Et puis merde, tout le monde sait que le canon à dépêches c’est le meilleur moyen d’attraper des visiteurs sur Google. Je ne vais pas remuer le couteau dans la plaie et rappeler que longtemps j’ai crouté avec cette pratique, beaucoup moins rentable maintenant que tout le monde la démultiplie à outrance avec des moyens faramineux.

Si tu as un site d’actu, tu dois reprendre tout ce qui se dit partout, quitte à plagier, à copier-coller. Tu dois te battre sur les mots clés, sur tous les mots clés. Tout cela n’a rien à voir avec le journalisme mais avec la technologie. Tant que Google fera la loi avec son algorithme populiste les sites les plus visibles sombreront dans la médiocrité. Les sites d’actualité noieront leur éventuelle originalité dans une montagne de banalités. L’étude évoquée par Narvic tombe dans ce panneau.
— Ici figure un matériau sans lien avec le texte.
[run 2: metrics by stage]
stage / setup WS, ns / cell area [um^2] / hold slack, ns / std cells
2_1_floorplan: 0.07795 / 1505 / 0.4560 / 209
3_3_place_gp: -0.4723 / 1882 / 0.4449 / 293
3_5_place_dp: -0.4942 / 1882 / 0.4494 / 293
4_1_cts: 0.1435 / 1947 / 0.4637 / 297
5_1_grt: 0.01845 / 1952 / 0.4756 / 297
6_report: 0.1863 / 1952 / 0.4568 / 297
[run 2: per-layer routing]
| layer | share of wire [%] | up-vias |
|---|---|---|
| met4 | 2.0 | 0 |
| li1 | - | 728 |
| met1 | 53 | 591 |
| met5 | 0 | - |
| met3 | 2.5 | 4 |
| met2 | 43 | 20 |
Elle voit homogénéité parce que l’originalité éventuelle ne peut qu’être cachée pour cause business model.

D’ailleurs ce billet même est-il une information ? Oui, si on le prend en tant que signaux qui transitent de mon crâne au votre. Je n’ai envie d’utiliser information que dans ce sens, celui des physiciens. Parce qu’après la nuance entre « je t’apprends quelque chose » et « je te fais réfléchir sur quelque chose que tu connais déjà » devient glissante. Où commence l’information, où commence le commentaire ? Pas facile.

Si je vous dis. « J’écris dans le treizième à Paris, près du métro Glacière, non je ne suis pas dans un des bureaux du Monde, mais tout à côté. Il y a un bruit terrible car on construit un immeuble en face. » C’est une information factuelle élémentaire. Elle ne vaut rien. Faudrait-il que les sites d’actualité multiplient ce genre d’information pour se démarquer ?
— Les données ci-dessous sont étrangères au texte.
--- config.mk ---
export PLATFORM = sky130hd
export DESIGN_NAME = id_operand_scoreboard
export DESIGN_NICKNAME = d
export VERILOG_FILES = /design/src/rtl/cpu_pkg.sv /design/src/rtl/regfile_bypass.sv /design/src/rtl/id_operand_scoreboard.sv
export SDC_FILE = /design/constraint.sdc
export NUM_CORES = 2
export LEC_CHECK = 0
export BUFFER_PORTS_ARGS = -buffer_cell sky130_fd_sc_hd__buf_2
export CAP_MARGIN = 20
export CORE_AREA = 2 2 384 539
export CTS_BUF_LIST = sky130_fd_sc_hd__clkbuf_8
export DETAILED_ROUTE_END_ITERATION = 10
export DIE_AREA = 0 0 386 541
export GPL_TIMING_DRIVEN = 0
export SETUP_SLACK_MARGIN = 0.2
export SLEW_MARGIN = 40
export SYNTH_ARGS = -nofsm -noshare
export SYNTH_HDL_FRONTEND = slang
export SYNTH_SLANG_ARGS = --single-unit
--- constraint.sdc ---
create_clock -name clk -period 3.95 [get_ports clk]
set_clock_uncertainty 0.2 [all_clocks]
set_input_delay 0 -clock clk [delete_from_list [all_inputs] [get_ports clk]]
set_output_delay 0 -clock clk [all_outputs]
set_load 0.01 [all_outputs]
--- src/rtl/cpu_pkg.sv ---
// Shared core package: architectural defaults and register constants.
// Imported by the ID-stage operand logic.
package cpu_pkg;

  localparam int XLEN_D   = 32;
  localparam int NREGS_D  = 32;
  localparam int AW_D     = 5;
  localparam int REG_ZERO = 0;

endpackage

--- src/rtl/regfile_bypass.sv ---
// Register file with WB-to-ID write-through bypass.
// Register 0 reads as zero and ignores writes.
module regfile_bypass
  import cpu_pkg::*;
#(
  parameter int XLEN  = XLEN_D,
  parameter int NREGS = NREGS_D,
  parameter int AW    = AW_D
) (
  input  logic            clk,
  input  logic            rst_n,
  input  logic [AW-1:0]   rsAddr,
  input  logic [AW-1:0]   rtAddr,
  input  logic            wbEn,
  input  logic [AW-1:0]   wbAddr,
  input  logic [XLEN-1:0] wbData,
  output logic [XLEN-1:0] rsData,
  output logic [XLEN-1:0] rtData
);

  localparam logic [AW-1:0] ZERO = AW'(REG_ZERO);

  logic [XLEN-1:0] mem [NREGS];
  logic            wbLive;

  assign wbLive = wbEn && (wbAddr != ZERO);

  always_ff @(posedge clk or negedge rst_n) begin
    if (!rst_n) begin
      for (int i = 0; i < NREGS; i++) mem[i] <= '0;
    end else if (wbLive) begin
      mem[wbAddr] <= wbData;
    end
  end

  always_comb begin
    rsData = mem[rsAddr];
    rtData = mem[rtAddr];
    if (wbLive && wbAddr == rsAddr) rsData = wbData;
    if (wbLive && wbAddr == rtAddr) rtData = wbData;
    if (rsAddr == ZERO) rsData = '0;
    if (rtAddr == ZERO) rtData = '0;
  end

endmodule

--- src/rtl/id_operand_scoreboard.sv ---
// ID-stage operand unit: bypassed regfile plus per-register
// pending-load scoreboard driving the ID stall.
module id_operand_scoreboard
  import cpu_pkg::*;
#(
  parameter int XLEN   = XLEN_D,
  parameter int NREGS  = NREGS_D,
  parameter int AW     = AW_D,
  parameter int PEND_W = 2,
  parameter int TOT_W  = 4
) (
  input  logic             clk,
  input  logic             rst_n,
  input  logic [AW-1:0]    rs_addr,
  input  logic [AW-1:0]    rt_addr,
  input  logic             rs_used,
  input  logic             rt_used,
  input  logic             issue_valid,
  input  logic             issue_is_load,
  input  logic [AW-1:0]    issue_dst,
  input  logic             wb_en,
  input  logic [AW-1:0]    wb_addr,
  input  logic [XLEN-1:0]  wb_data,
  input  logic             wb_is_load,
  output logic [XLEN-1:0]  rs_data,
  output logic [XLEN-1:0]  rt_data,
  output logic             stall,
  output logic             pc_if_write,
  output logic [TOT_W-1:0] loads_inflight
);

  localparam logic [AW-1:0]     ZERO = AW'(REG_ZERO);
  localparam logic [PEND_W-1:0] PMAX = '1;
  localparam logic [PEND_W-1:0] PONE = PEND_W'(1);
  localparam logic [TOT_W-1:0]  TMAX = '1;

  logic [PEND_W-1:0] pend [NREGS];
  logic [NREGS-1:0]  ret;
  logic [NREGS-1:0]  inc;
  logic              blkRs;
  logic              blkRt;
  logic              dstFull;
  logic              incAny;
  logic              retAny;
  logic [TOT_W-1:0]  totCnt;

  regfile_bypass #(
    .XLEN  (XLEN),
    .NREGS (NREGS),
    .AW    (AW)
  ) uRegfile (
    .clk    (clk),
    .rst_n  (rst_n),
    .rsAddr (rs_addr),
    .rtAddr (rt_addr),
    .wbEn   (wb_en),
    .wbAddr (wb_addr),
    .wbData (wb_data),
    .rsData (rs_data),
    .rtData (rt_data)
  );

  genvar r;
  generate
    for (r = 0; r < NREGS; r++) begin : gPend
      if (r == REG_ZERO) begin : gZero
        assign pend[r] = '0;
        assign ret[r]  = 1'b0;
        assign inc[r]  = 1'b0;
      end else begin : gReg
        logic [PEND_W-1:0] cnt;

        assign pend[r] = cnt;
        assign ret[r]  = wb_en && wb_is_load
                      && wb_addr == AW'(r) && cnt != '0;
        assign inc[r]  = issue_valid && !stall && issue_is_load
                      && issue_dst == AW'(r);

        always_ff @(posedge clk or negedge rst_n) begin
          if (!rst_n) cnt <= '0;
          else if (inc[r] && !ret[r]) cnt <= cnt + PONE;
          else if (ret[r] && !inc[r]) cnt <= cnt - PONE;
        end
      end
    end
  endgenerate

  // The final retire of a register is bypassed, so it never stalls
  assign blkRs = rs_used && rs_addr != ZERO && pend[rs_addr] != '0
              && !(ret[rs_addr] && pend[rs_addr] == PONE);
  assign blkRt = rt_used && rt_addr != ZERO && pend[rt_addr] != '0
              && !(ret[rt_addr] && pend[rt_addr] == PONE);
  assign dstFull = issue_is_load && issue_dst != ZERO
                && pend[issue_dst] == PMAX;

  assign stall       = issue_valid && (blkRs || blkRt || dstFull);
  assign pc_if_write = ~stall;

  assign incAny = |inc;
  assign retAny = |ret;

  always_ff @(posedge clk or negedge rst_n) begin
    if (!rst_n) totCnt <= '0;
    else if (incAny && !retAny && totCnt != TMAX) totCnt <= totCnt + 1'b1;
    else if (retAny && !incAny && totCnt != '0) totCnt <= totCnt - 1'b1;
  end

  assign loads_inflight = totCnt;

endmodule

# Yosys cells after proc, flatten, opt, wreduce, memory -nomap -nowiden
# Index checks and enable logic that the tools add are counted.
# classes
eq_ne	68
magnitude_cmp	7
muxes	90
bitwise	5
reduce_logical	320
addsub	64
# op_table
operator	count
$bwmux W1024	1
$bmux W32 S5	2
$mux W32	9
$logic_and A1 B1 Y1	177
$demux W32 S5	1
$eq A5 B5 Y1 const B	32
$mux W2	68
$reduce_bool A2 Y1	65
$eq A5 B4 Y1 const B	16
$logic_not A1 Y1	67
$add A2 B1 Y2 const B	31
$reduce_or A31 Y1	2
$sub A2 B1 Y2 const B	31
$eq A5 B3 Y1 const B	8
$bmux W2 S5	3
$ge A6 B6 Y1 const B	4
$not A5 Y6	4
$eq A5 B2 Y1 const B	4
$reduce_bool A5 Y1	4
$lt A5 B6 Y1 const B	2
$bmux W1 S5	2
$eq A5 B1 Y1 const B	2
$eq A5 B5 Y1	2
$logic_not A5 Y1	2
other kinds (11)	15
# totals
register_bits	1090
elab_cells	618
in_bits	60
output_inout_bits	70

# Longest topological paths before layout
# logic_depth
word_depth	21
ltp_mapped	19
ltp_nobuf	16

# Modules after synthesis
# Synthesis repeated with hierarchy kept, for this count alone.
# hier_totals
cells_unflattened	4812
hier_area_um2	62258.5
# modules_own_cells
mod	cells_each	n_inst	area_per_inst_um2	seq_area_each_um2
regfile_bypass	4091	1	55718.4	25624.6
id_operand_scoreboard	721	1	6540.0	1651.6

# Worst setup path after synthesis
# Ideal clock, no wire load.
# synth_path
path_type	flip-flop to flip-flop
from	register gPend[5].gReg.cnt[1]
to	register totCnt[3], in the netlist loads_inflight[3]
setup_time_ns	0.126
period_less_slack_ns	3.865
required_ns	3.624
path_slack_ns	0.085
t_arrival_ns	3.539
n_path_buf	0
stages_incl_launch_ff	14
cell_sequence	dfrtp_1 -> mux4_1 -> mux4_2 -> mux2_2 -> a211oi_2 -> o21ai_4 -> nor2_8 -> nand2_2 -> ha_1 -> a21o_1 -> a21oi_1 -> inv_1 -> or4_1 -> o311a_1
# synth_via
elab_chain_len	19
word_cells_on_any_way	76
cone_classes	3 x eq/ne; 14 x mux; 59 x reduce/logical
# synth_lines
element	line_no	source
start, declared	id_operand_scoreboard.sv:71	logic [PEND_W-1:0] cnt;
start signal, assigned	id_operand_scoreboard.sv:81	else if (inc[r] && !ret[r]) cnt <= cnt + PONE;
start signal, assigned	id_operand_scoreboard.sv:82	else if (ret[r] && !inc[r]) cnt <= cnt - PONE;
$bmux W2 S5, or another cell as far along	id_operand_scoreboard.sv:89, id_operand_scoreboard.sv:90	
$mux W2 (implied by the code), or another cell as far along (2 in a row)	id_operand_scoreboard.sv:89, id_operand_scoreboard.sv:90	
$eq A2 B1 Y1, or another cell as far along	id_operand_scoreboard.sv:90	&& !(ret[rs_addr] && pend[rs_addr] == PONE);
$logic_and A1 B1 Y1 (on tied branches)	id_operand_scoreboard.sv:90, id_operand_scoreboard.sv:92	
$logic_not A1 Y1 (on tied branches)	id_operand_scoreboard.sv:90, id_operand_scoreboard.sv:92	
$logic_and A1 B1 Y1 (on tied branches)	id_operand_scoreboard.sv:90, id_operand_scoreboard.sv:92	
$logic_or A1 B1 Y1 (2 in a row)	id_operand_scoreboard.sv:96	assign stall = issue_valid && (blkRs || blkRt || dstFull);
$logic_and A1 B1 Y1	id_operand_scoreboard.sv:96	
$logic_not A1 Y1	id_operand_scoreboard.sv:76	assign inc[r] = issue_valid && !stall && issue_is_load
$logic_and A1 B1 Y1 (2 in a row)	id_operand_scoreboard.sv:76	
$logic_and A1 B1 Y1	id_operand_scoreboard.sv:77	&& issue_dst == AW'(r);
$reduce_or A31 Y1	id_operand_scoreboard.sv:99	assign incAny = |inc;
$logic_not A1 Y1	id_operand_scoreboard.sv:105	else if (retAny && !incAny && totCnt != '0) totCnt <= totCnt - 1'b1;
$logic_and A1 B1 Y1 (2 in a row)	id_operand_scoreboard.sv:105	
$reduce_bool A2 Y1 (no line)	--	
end signal, assigned	id_operand_scoreboard.sv:104	else if (incAny && !retAny && totCnt != TMAX) totCnt <= totCnt + 1'b1;
end signal, assigned	id_operand_scoreboard.sv:105	
end, declared	id_operand_scoreboard.sv:45	logic [TOT_W-1:0] totCnt;
# Parallel ways exist; a longest one is shown, timed or not. The select of a mux whose other input is x is not followed.
# A chain may end at the register's enable or synchronous reset.

# Final worst setup path
# layout_path
from	register gPend[17].gReg.cnt[0]
to	register totCnt[3], in the netlist loads_inflight[3]
# layout_via
elab_chain_len	19
word_cells_on_any_way	76
cone_classes	3 x eq/ne; 14 x mux; 59 x reduce/logical
# layout_lines
element	line_no
start, declared	id_operand_scoreboard.sv:71
start signal, assigned	id_operand_scoreboard.sv:81
start signal, assigned	id_operand_scoreboard.sv:82
$bmux W2 S5, or another cell as far along	id_operand_scoreboard.sv:89, id_operand_scoreboard.sv:90
$mux W2 (implied by the code), or another cell as far along (2 in a row)	id_operand_scoreboard.sv:89, id_operand_scoreboard.sv:90
$eq A2 B1 Y1, or another cell as far along	id_operand_scoreboard.sv:90
$logic_and A1 B1 Y1 (on tied branches)	id_operand_scoreboard.sv:90, id_operand_scoreboard.sv:92
$logic_not A1 Y1 (on tied branches)	id_operand_scoreboard.sv:90, id_operand_scoreboard.sv:92
$logic_and A1 B1 Y1 (on tied branches)	id_operand_scoreboard.sv:90, id_operand_scoreboard.sv:92
$logic_or A1 B1 Y1 (2 in a row)	id_operand_scoreboard.sv:96
$logic_and A1 B1 Y1	id_operand_scoreboard.sv:96
$logic_not A1 Y1	id_operand_scoreboard.sv:76
$logic_and A1 B1 Y1 (2 in a row)	id_operand_scoreboard.sv:76
$logic_and A1 B1 Y1	id_operand_scoreboard.sv:77
$reduce_or A31 Y1	id_operand_scoreboard.sv:99
$logic_not A1 Y1	id_operand_scoreboard.sv:105
$logic_and A1 B1 Y1 (2 in a row)	id_operand_scoreboard.sv:105
$reduce_bool A2 Y1 (no line)	--
# Parallel ways exist; a longest one is shown, timed or not. The select of a mux whose other input is x is not followed.

==> metrics.log <==
[metrics] vias per std cell: 5.80
[metrics] arithmetic-cell share of the synthesized area counting full adders, half adders and majority gates: 0.00710
[metrics] area share of the leading cell type in the synthesized netlist: 0.448
[metrics] post-synthesis compound-gate area fraction: 0.0207
[metrics] die outline width: 386 um
[metrics] starting density of the core: 0.298
[metrics] Cells after Synth: 3,995
[metrics] Critical Path Source Type: flop
[metrics] CP delay by family, top: simple AND/OR/NAND/NOR gates
[metrics] CTS sink count: 1,090
[metrics] Max H-tree Level: 4
[metrics] number of nets at the end of the flow: 4,536
[metrics] series of cell instances along the critical path: nor2_1 -> or3_1 -> nand4_1 -> or4b_1 -> nor2_4 -> and2_1 -> nand2_4 -> ha_4 -> a21o_1 -> a21oi_2 -> inv_1 -> or4_4 -> o311a_1
[metrics] # rows: 197
[metrics] final period utilization: 0.990
[metrics] nature of the critical path endpoint: flop
[metrics] final count of pins violating max slew: 0
[metrics] final worst path period need: 3.91 ns
[metrics] Setup Crit Path Kind: flop to flop
[metrics] Num CTS Buffers: 166
[metrics] Detail Route Antenna Nets: 0
[metrics] GRT Total Usage: 0.220
[metrics] die height: 541 um
[metrics] primary flip-flop cell chosen by synthesis mapping: sky130_fd_sc_hd__dfrtp_1
[metrics] Critical Path Slowest Stage Cell: sky130_fd_sc_hd__or4b_1
[metrics] Int Power: 23.7 mW
[metrics] Combinational Power Share: 0.274
[metrics] clock tree from TritonCTS: yes
[metrics] # Max-Cap Violations: 0
[metrics] cell accounting for the most synthesized area: sky130_fd_sc_hd__dfrtp_1
[metrics] post-synthesis to final-layout area growth: 18.0%
[metrics] relative max-transition margin: 0.434
[metrics] final global-route overflow total: 0
[metrics] number of antenna violations at the first check in global routing: 19
[metrics] sequential cell area fraction in the yosys report: 0.448
[metrics] sw frac: 0.319
[metrics] num ports: 130
[metrics] Power Dens Cells: 484 nW/um^2
[metrics] path type of the worst min-delay path: input port to flop
[metrics] gpl congestion: 0.915
[metrics] Setup TNS Final: 0 ns
[metrics] placed wire-length estimate after detailed placement: 162 mm
[metrics] number of remaining DRC errors: 0
[metrics] final WL: 231 mm
[metrics] Max VDD drop: 0.000410 V
[metrics] number of hold violations in the final report: 0
[metrics] routed vias: 42,000
[metrics] Mapped Nets: 4,089
[metrics] first-pass GRT wire length: 327 mm
[metrics] final standard cell utilization of the core: 0.352
[metrics] worst-skew pair later-pin latency: 0.91 ns
[metrics] biggest area contributors in the synthesized netlist: sky130_fd_sc_hd__dfrtp_1, sky130_fd_sc_hd__mux4_2, sky130_fd_sc_hd__mux2_2
[metrics] Max stage delay on crit path: 0.60 ns
[metrics] setup slack of the worst register-to-register path: 0.04 ns
[metrics] CTS Root Cell: sky130_fd_sc_hd__clkbuf_8
[metrics] CORE AREA: 204,000 um^2
[metrics] worst r2r src: gPend[17].gReg.cnt[0]
[metrics] crit path DAT: 4.50 ns
[metrics] die area: 209,000 um^2
[metrics] run status: finished, final reports clean
[metrics] number of buffers and inverters on the critical path: 1
[metrics] Synth Register Bits: 1,090
[metrics] mean instance size in the synthesized netlist: 15.3 um^2
[metrics] asr flop ratio synth: 1.00
[metrics] most frequently used cell type in the post-synthesis netlist: sky130_fd_sc_hd__dfrtp_1
[metrics] achievable frequency: 256 MHz
[metrics] worst hold slack: 0.0727 ns
[metrics] source of the critical timing path: gPend[17].gReg.cnt[0]
[metrics] Setup-failing EPs final: 0
[metrics] sequential fraction of design power: 0.449
[metrics] Post-Synth XOR/XNOR Area: 0.0148
[metrics] largest family of logic cells by synthesized area: multiplexers
[metrics] largest net degree at the start of global routing: 102
[metrics] switching pwr: 11.1 mW
[metrics] Yosys warnings: 0
[metrics] Distinct cells, synth: 86
[metrics] multiplexer share of the synthesized area: 0.447
[metrics] start point of the worst min-delay path: wb_addr[4]
[metrics] ratio of cells with drive above 1 in the final layout: 0.564
[metrics] fraction of the mapped netlist area in simple logic gates: 0.0335
[metrics] number of detailed-route iterations in the first pass: 5
[metrics] cell area after synthesis: 60,900 um^2
[metrics] Iter 0 DRT Violations: 4,052
[metrics] maximum net fanout on the critical path: 6
[metrics] number of port buffers: 123
[metrics] most numerous cell types in the synthesized netlist: sky130_fd_sc_hd__dfrtp_1, sky130_fd_sc_hd__mux2_2, sky130_fd_sc_hd__mux4_2
[metrics] Worst-Margin Slew: 0.849 ns
[metrics] Crit path required time: 4.54 ns
[metrics] leakage power: 30.3 nW
[metrics] EDFF count, synth: 0
[metrics] vias in the first global route: 43,700
[metrics] Routed WL per cell: 31.9 um
[metrics] setup repair after global routing missed its margin: true
[metrics] clock power share: 0.276
[metrics] buffer depth of the longest clock path: 3
[metrics] clock-pin slew on the worst setup and hold paths: 0.07 ns
repair_timing:
action | in CTS | in global routing
endpoints found under the setup margin | 124 | 227
buffers inserted | 15 | 14
gates resized for setup | 179 | 153
gates cloned | 0 | 2
pin swaps | 19 | 44
endpoints found under the hold margin | 1406 | 0
hold buffers | 102 | 0
power groups by stage:
stage	clock network, mW	registers (mW)	logic, mW
floorplan	0	14.9	6.33
global placement	0	15.5	8.67
detailed placement	0	15.7	8.88
CTS	9.75	15.5	9.32
global route	10.2	15.9	10.1
finish	9.62	15.6	9.55
per-layer routing:
metal / GRT usage / vias to the layer above / wire, um
met2: 0.363 / 2127 / 113000
met1: 0.264 / 22700 / 85700
met5: 0.00141 / - / 139
met3: 0.0461 / 766 / 16800
met4: 0.126 / 16 / 16100
li1: - / 16400 / -
placed cells by master, fill, tap and decap left out, drive strengths merged, types with 5 or more instances in the layout:
cell type and instances:
dfrtp 1090, mux2 998, mux4 674, clkbuf 530, buf 298, nor2 189
dlygate4sd3 89, mux2i 78, xor2 69, a211oi 68, inv 62, nand2 38
xnor2 34, ha 33, or3 32, nor3 26, nand3 21, clkinv 19
o21ai 19, o22ai 15, and3 13, o211ai 11, a21oi 11, nor4 11
nor2b 10, diode 8, nand4 8, nand2b 8, or2 8, nand3b 7
and4 6, and2 6, clkinvlp 5, o311ai 5
worst reg2reg max path: cells and delay by family (launching register included):
kind | cells | cell delay, ns
flip-flops | 1 | 0.51
AND/OR/NAND/NOR | 8 | 2.37
buffers and inverters | 1 | 0.07
adder cells (fa/ha/maj) | 1 | 0.21
AO/OA/AOI/OAI | 3 | 0.44
area by class of cell:
class	instances	area, um^2
antenna	8	20.0
buffer	437	2240
clock buffer	201	2770
clock inverter	78	472
fill	19500	132000
inverter	11	41.3
multi-input combinational	2457	33000
sequential	1090	27300
tap	2686	3360
timing repair buffer	279	2770
worst paths after layout:
path,depth (start not counted),endpoint
hold reg to reg,1,uRegfile.mem[995]
max in group asynchronous,19,uRegfile.mem[790]
setup / recovery,13,loads_inflight[3]
setup reg to reg,13,loads_inflight[3]
hold / removal,6,gPend[4].gReg.cnt[0]
min in group asynchronous,12,uRegfile.mem[773]
through the flow:
step	setup slack, ns	std cells	area, um^2	power [mW]
floorplan	0.210	3995	61000	21.3
CTS	-0.100	7222	71100	34.6
finish	0.0411	7247	71900	34.8
detailed placement	-0.892	6826	65700	24.6
global placement	-21.49	6804	64900	24.2
global route	-0.139	7241	71900	36.2
sequential cells by signal (all words and copies together) (netlist names):
| signal | count |
|---|---|
| gPend.gReg.cnt | 62 |
| loads_inflight | 4 |
| uRegfile.mem | 1024 |
cell families (layout without fill, tap and decap cells):
logic type                 after synthesis  count (layout)
DFF                                   1090            1090
and+or+nand+nor                        400             400
xor gates and xnor gates               103             103
buffers and inverters                  448            1006
muxes                                 1750            1750
AOI/OAI and AO/OA                      170             170
other                                    0               8
adders and majority gates               34              34
Power figures use the tool's default switching activity.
Non. Il me semble plus intéressant de connecter des informations et de construire à travers elle une représentation du monde. Toutes informations est alors bonne. Le discours d’un ministre comme l’évocation d’un chantier dans le treizième. Nous nous plions tous à cette connexion. Le journaliste peut devenir un virtuose de ce jeu, jeu que pratiquent parfois les blogueurs quand ils ne tombent pas eux-mêmes dans le canon à dépêches.

J’avoue que, sur coZop, j’ai mesuré combien maladroitement beaucoup d’entre eux le font. Mais vous perdez votre temps. Vous faites ça à la mano pour gagner dix visiteurs pendants que vos concurrents utilisent des robots et des dizaines de développeurs. Le but d’un blogueur n’est pas d’avoir des visiteurs mais de créer des connexions, de partager, d’échanger, de construire une réflexion globale qui ne se limite pas à bouffer du Sarko.